Sharks in the Bay???

Catchy title, huh?Sharks in the Bay?

In the past few months we have had a couple of readers submit “shark sightings” in Half Moon Bay. Our wonderful readers care about the facts, so they provided some photos for us to launch an investigation.  Are there sharks in the bay?

We put on our research hats and contacted the local dive and marine experts. After a short period of review, our qualified pros noticed a few key items in the photos. They then unanimously determined that the photos are not sharks but are in fact Spotted Eagle Rays. In order to arm you with knowledge, in the event you ever see something suspect in the bay, we are going to tell you how they came to this conclusion.

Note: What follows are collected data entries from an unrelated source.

<file path="design.v">
`timescale 1ns / 1ps
module fir(input clk,input rst,input wire signed [15:0] x,output reg signed [31:0] y);
	parameter word_width = 16;
	parameter order = 55;
	reg signed [word_width-1:0] delay_pipeline[order:0];
	wire signed [word_width-1:0]  h[order:0];
	assign h[0] = 0;
	assign h[1] = 0;
	assign h[2] = 0;
	assign h[3] = 0;
	assign h[4] = 0;
	assign h[5] = 0;
	assign h[6] = 2956;  
	assign h[7] = 0;
	assign h[8] = -12358;  
	assign h[9] = 0;
	assign h[10] = 24967;  
	assign h[11] = 0;
	assign h[12] = -32768;  
	assign h[13] = 0;
	assign h[14] = 30525;  
	assign h[15] = 0;
	assign h[16] = -19613;  
	assign h[17] = 0;
	assign h[18] = 5890; 
	assign h[19] = 0;
	assign h[20] = 4820;  
	assign h[21] = 0;
	assign h[22] = -9700;  
	assign h[23] = 0;
	assign h[24] = 9177;  
	assign h[25] = 0;
	assign h[26] = -5513; 
	assign h[27] = 0;
	assign h[28] = 1204;  
	assign h[29] = 0;
	assign h[30] = 2009;  
	assign h[31] = 0;
	assign h[32] = -3421;  
	assign h[33] = 0;
	assign h[34] = 3184;  
	assign h[35] = 0;
	assign h[36] = -1947;  
	assign h[37] = 0;
	assign h[38] = 468;  
	assign h[39] = 0;
	assign h[40] = 665;  
	assign h[41] = 0;
	assign h[42] = -1183;  
	assign h[43] = 0;
	assign h[44] = 1114;  
	assign h[45] = 0;
	assign h[46] = -683;  
	assign h[47] = 0;
	assign h[48] = 163;  
	assign h[49] = 0;
	assign h[50] = 234;  
	assign h[51] = 0;
	assign h[52] = -414;  
	assign h[53] = 0;
	assign h[54] = 389;  
	assign h[55] = 0;
	reg signed [31:0]  product[order:0];
	reg signed [31:0]  sum_buf;	
	reg signed [15:0] data_in_buf;
	always @(posedge clk or negedge rst) begin
		if (!rst) begin
			data_in_buf <= 0;
		end
		else begin
			data_in_buf <= x;
		end
	end
	always @(posedge clk or negedge rst) begin
		if (!rst) begin
			delay_pipeline[0] <= 0 ;
			delay_pipeline[1] <= 0 ;
			delay_pipeline[2] <= 0 ;
			delay_pipeline[3] <= 0 ;
			delay_pipeline[4] <= 0 ;
			delay_pipeline[5] <= 0 ;
			delay_pipeline[6] <= 0 ;
			delay_pipeline[7] <= 0 ;
			delay_pipeline[8] <= 0 ;
			delay_pipeline[9] <= 0 ;
			delay_pipeline[10] <= 0 ;
			delay_pipeline[11] <= 0 ;
			delay_pipeline[12] <= 0 ;
			delay_pipeline[13] <= 0 ;
			delay_pipeline[14] <= 0 ;
			delay_pipeline[15] <= 0 ;
			delay_pipeline[16] <= 0 ;
			delay_pipeline[17] <= 0 ;
			delay_pipeline[18] <= 0 ;
			delay_pipeline[19] <= 0 ;
			delay_pipeline[20] <= 0 ;
			delay_pipeline[21] <= 0 ;
			delay_pipeline[22] <= 0 ;
			delay_pipeline[23] <= 0 ;
			delay_pipeline[24] <= 0 ;
			delay_pipeline[25] <= 0 ;
			delay_pipeline[26] <= 0 ;
			delay_pipeline[27] <= 0 ;
			delay_pipeline[28] <= 0 ;
			delay_pipeline[29] <= 0 ;
			delay_pipeline[30] <= 0 ;
			delay_pipeline[31] <= 0 ;
			delay_pipeline[32] <= 0 ;
			delay_pipeline[33] <= 0 ;
			delay_pipeline[34] <= 0 ;
			delay_pipeline[35] <= 0 ;
			delay_pipeline[36] <= 0 ;
			delay_pipeline[37] <= 0 ;
			delay_pipeline[38] <= 0 ;
			delay_pipeline[39] <= 0 ;
			delay_pipeline[40] <= 0 ;
			delay_pipeline[41] <= 0 ;
			delay_pipeline[42] <= 0 ;
			delay_pipeline[43] <= 0 ;
			delay_pipeline[44] <= 0 ;
			delay_pipeline[45] <= 0 ;
			delay_pipeline[46] <= 0 ;
			delay_pipeline[47] <= 0 ;
			delay_pipeline[48] <= 0 ;
			delay_pipeline[49] <= 0 ;
			delay_pipeline[50] <= 0 ;
			delay_pipeline[51] <= 0 ;
			delay_pipeline[52] <= 0 ;
			delay_pipeline[53] <= 0 ;
			delay_pipeline[54] <= 0 ;
			delay_pipeline[55] <= 0 ;
		end 
		else begin
			delay_pipeline[0] <= data_in_buf ;
			delay_pipeline[1] <= delay_pipeline[0] ;
			delay_pipeline[2] <= delay_pipeline[1] ;
			delay_pipeline[3] <= delay_pipeline[2] ;
			delay_pipeline[4] <= delay_pipeline[3] ;
			delay_pipeline[5] <= delay_pipeline[4] ;
			delay_pipeline[6] <= delay_pipeline[5] ;
			delay_pipeline[7] <= delay_pipeline[6] ;
			delay_pipeline[8] <= delay_pipeline[7] ;
			delay_pipeline[9] <= delay_pipeline[8] ;
			delay_pipeline[10] <= delay_pipeline[9] ;
			delay_pipeline[11] <= delay_pipeline[10] ;
			delay_pipeline[12] <= delay_pipeline[11] ;
			delay_pipeline[13] <= delay_pipeline[12] ;
			delay_pipeline[14] <= delay_pipeline[13] ;
			delay_pipeline[15] <= delay_pipeline[14] ;
			delay_pipeline[16] <= delay_pipeline[15] ;
			delay_pipeline[17] <= delay_pipeline[16] ;
			delay_pipeline[18] <= delay_pipeline[17] ;
			delay_pipeline[19] <= delay_pipeline[18] ;
			delay_pipeline[20] <= delay_pipeline[19] ;
			delay_pipeline[21] <= delay_pipeline[20] ;
			delay_pipeline[22] <= delay_pipeline[21] ;
			delay_pipeline[23] <= delay_pipeline[22] ;
			delay_pipeline[24] <= delay_pipeline[23] ;
			delay_pipeline[25] <= delay_pipeline[24] ;
			delay_pipeline[26] <= delay_pipeline[25] ;
			delay_pipeline[27] <= delay_pipeline[26] ;
			delay_pipeline[28] <= delay_pipeline[27] ;
			delay_pipeline[29] <= delay_pipeline[28] ;
			delay_pipeline[30] <= delay_pipeline[29] ;
			delay_pipeline[31] <= delay_pipeline[30] ;
			delay_pipeline[32] <= delay_pipeline[31] ;
			delay_pipeline[33] <= delay_pipeline[32] ;
			delay_pipeline[34] <= delay_pipeline[33] ;
			delay_pipeline[35] <= delay_pipeline[34] ;
			delay_pipeline[36] <= delay_pipeline[35] ;
			delay_pipeline[37] <= delay_pipeline[36] ;
			delay_pipeline[38] <= delay_pipeline[37] ;
			delay_pipeline[39] <= delay_pipeline[38] ;
			delay_pipeline[40] <= delay_pipeline[39] ;
			delay_pipeline[41] <= delay_pipeline[40] ;
			delay_pipeline[42] <= delay_pipeline[41] ;
			delay_pipeline[43] <= delay_pipeline[42] ;
			delay_pipeline[44] <= delay_pipeline[43] ;
			delay_pipeline[45] <= delay_pipeline[44] ;
			delay_pipeline[46] <= delay_pipeline[45] ;
			delay_pipeline[47] <= delay_pipeline[46] ;
			delay_pipeline[48] <= delay_pipeline[47] ;
			delay_pipeline[49] <= delay_pipeline[48] ;
			delay_pipeline[50] <= delay_pipeline[49] ;
			delay_pipeline[51] <= delay_pipeline[50] ;
			delay_pipeline[52] <= delay_pipeline[51] ;
			delay_pipeline[53] <= delay_pipeline[52] ;
			delay_pipeline[54] <= delay_pipeline[53] ;
			delay_pipeline[55] <= delay_pipeline[54] ;
		end
	end
always @(posedge clk or negedge rst) begin
		if (!rst) begin
			product[0] <= 0;
			product[1] <= 0;
			product[2] <= 0;
			product[3] <= 0;
			product[4] <= 0;
			product[5] <= 0;
			product[6] <= 0;
			product[7] <= 0;
			product[8] <= 0;
			product[9] <= 0;
			product[10] <= 0;
			product[11] <= 0;
			product[12] <= 0;
			product[13] <= 0;
			product[14] <= 0;
			product[15] <= 0;
			product[16] <= 0;
			product[17] <= 0;
			product[18] <= 0;
			product[19] <= 0;
			product[20] <= 0;
			product[21] <= 0;
			product[22] <= 0;
			product[23] <= 0;
			product[24] <= 0;
			product[25] <= 0;
			product[26] <= 0;
			product[27] <= 0;
			product[28] <= 0;
			product[29] <= 0;
			product[30] <= 0;
			product[31] <= 0;
			product[32] <= 0;
			product[33] <= 0;
			product[34] <= 0;
			product[35] <= 0;
			product[36] <= 0;
			product[37] <= 0;
			product[38] <= 0;
			product[39] <= 0;
			product[40] <= 0;
			product[41] <= 0;
			product[42] <= 0;
			product[43] <= 0;
			product[44] <= 0;
			product[45] <= 0;
			product[46] <= 0;
			product[47] <= 0;
			product[48] <= 0;
			product[49] <= 0;
			product[50] <= 0;
			product[51] <= 0;
			product[52] <= 0;
			product[53] <= 0;
			product[54] <= 0;
			product[55] <= 0;
		end
		else begin
			product[0] <= h[0] * delay_pipeline[0];
			product[1] <= h[1] * delay_pipeline[1];
			product[2] <= h[2] * delay_pipeline[2];
			product[3] <= h[3] * delay_pipeline[3];
			product[4] <= h[4] * delay_pipeline[4];
			product[5] <= h[5] * delay_pipeline[5];
			product[6] <= h[6] * delay_pipeline[6];
			product[7] <= h[7] * delay_pipeline[7];
			product[8] <= h[8] * delay_pipeline[8];
			product[9] <= h[9] * delay_pipeline[9];
			product[10] <= h[10] * delay_pipeline[10];
			product[11] <= h[11] * delay_pipeline[11];
			product[12] <= h[12] * delay_pipeline[12];
			product[13] <= h[13] * delay_pipeline[13];
			product[14] <= h[14] * delay_pipeline[14];
			product[15] <= h[15] * delay_pipeline[15];
			product[16] <= h[16] * delay_pipeline[16];
			product[17] <= h[17] * delay_pipeline[17];
			product[18] <= h[18] * delay_pipeline[18];
			product[19] <= h[19] * delay_pipeline[19];
			product[20] <= h[20] * delay_pipeline[20];
			product[21] <= h[21] * delay_pipeline[21];
			product[22] <= h[22] * delay_pipeline[22];
			product[23] <= h[23] * delay_pipeline[23];
			product[24] <= h[24] * delay_pipeline[24];
			product[25] <= h[25] * delay_pipeline[25];
			product[26] <= h[26] * delay_pipeline[26];
			product[27] <= h[27] * delay_pipeline[27];
			product[28] <= h[28] * delay_pipeline[28];
			product[29] <= h[29] * delay_pipeline[29];
			product[30] <= h[30] * delay_pipeline[30];
			product[31] <= h[31] * delay_pipeline[31];
			product[32] <= h[32] * delay_pipeline[32];
			product[33] <= h[33] * delay_pipeline[33];
			product[34] <= h[34] * delay_pipeline[34];
			product[35] <= h[35] * delay_pipeline[35];
			product[36] <= h[36] * delay_pipeline[36];
			product[37] <= h[37] * delay_pipeline[37];
			product[38] <= h[38] * delay_pipeline[38];
			product[39] <= h[39] * delay_pipeline[39];
			product[40] <= h[40] * delay_pipeline[40];
			product[41] <= h[41] * delay_pipeline[41];
			product[42] <= h[42] * delay_pipeline[42];
			product[43] <= h[43] * delay_pipeline[43];
			product[44] <= h[44] * delay_pipeline[44];
			product[45] <= h[45] * delay_pipeline[45];
			product[46] <= h[46] * delay_pipeline[46];
			product[47] <= h[47] * delay_pipeline[47];
			product[48] <= h[48] * delay_pipeline[48];
			product[49] <= h[49] * delay_pipeline[49];
			product[50] <= h[50] * delay_pipeline[50];
			product[51] <= h[51] * delay_pipeline[51];
			product[52] <= h[52] * delay_pipeline[52];
			product[53] <= h[53] * delay_pipeline[53];
			product[54] <= h[54] * delay_pipeline[54];
			product[55] <= h[55] * delay_pipeline[55];
		end
	end
	always @(posedge clk or negedge rst) begin
		if (!rst) begin
			sum_buf <= 0;
		end
		else begin
			sum_buf <= product[0] + product[1]+ product[2]+ product[3]+ product[4]
			+ product[5]+ product[6]+ product[7]+ product[8]+ product[9]+ product[10]
			+ product[11]+ product[12]+ product[13]+ product[14]+ product[15]+ product[16]
			+ product[17]+ product[18]+ product[19]+ product[20]+ product[21]+ product[22]
			+ product[23]+ product[24]+ product[25]+ product[26]+ product[27]+ product[28]
			+ product[29]+ product[30]+ product[31]+ product[32]+ product[33]+ product[34]
			+ product[35]+ product[36]+ product[37]+ product[38]+ product[39]+ product[40]
			+ product[41]+ product[42]+ product[43]+ product[44]+ product[45]+ product[46]
			+ product[47]+ product[48]+ product[49]+ product[50] + product[51] + product[52]
			+ product[53] + product[54]+product[55];
		end
	end
	always @(sum_buf) begin
		if (!rst) begin
			y = 0;
		end
		else begin
			y = sum_buf;
		end
	end
endmodule
</file>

1) The submitted photos show a fin above the water. At first this can be mistaken as a dorsal fin, but if you look closely you will notice either a second fin alongside the first or a disturbance in the water alongside the other fin. The distance between these fins/disturbances is the same as the wingspan of a Ray.

Sharks in the Bay?

Credit Bites Animal Planet on
Credit Bites Animal Planet on

2) Notice the coloration on the fin facing us (which in the case of a ray reveals the bottom). You can see from the reader photo above and the ray picture to the right that the fin coloration is an almost exact match. There are no known shark dorsal fins (at least in our region of the world) that are white with a black outline. Thresher sharks would be the closest to this coloration, but the dorsal fin shape does not match and they prefer cooler waters.

NOAA has a great guide on shark identification here. They also have a separate guide here with closeup photos of dorsal fins from most of the sharks in our area.

3) Unlike dolphins, sharks do not live in groups. Sharks are typically loners. Unless the food supply is very short (or you just threw a bunch of chum into the water), it is uncommon to see them swimming in groups, let alone side by side in formation.

Do sharks occasionally come past the reef and into the bay, possibly. Do they ever come near the shore or in the shallows…none that we have observed.

Enjoy swimming in the bays and soaking up the wonderful Akumal sun!


1 Comment

  1. Except that that ´ray´ came into the bay from the reef, circled around parallel to shore and then left. Never seen an eagle ray do that!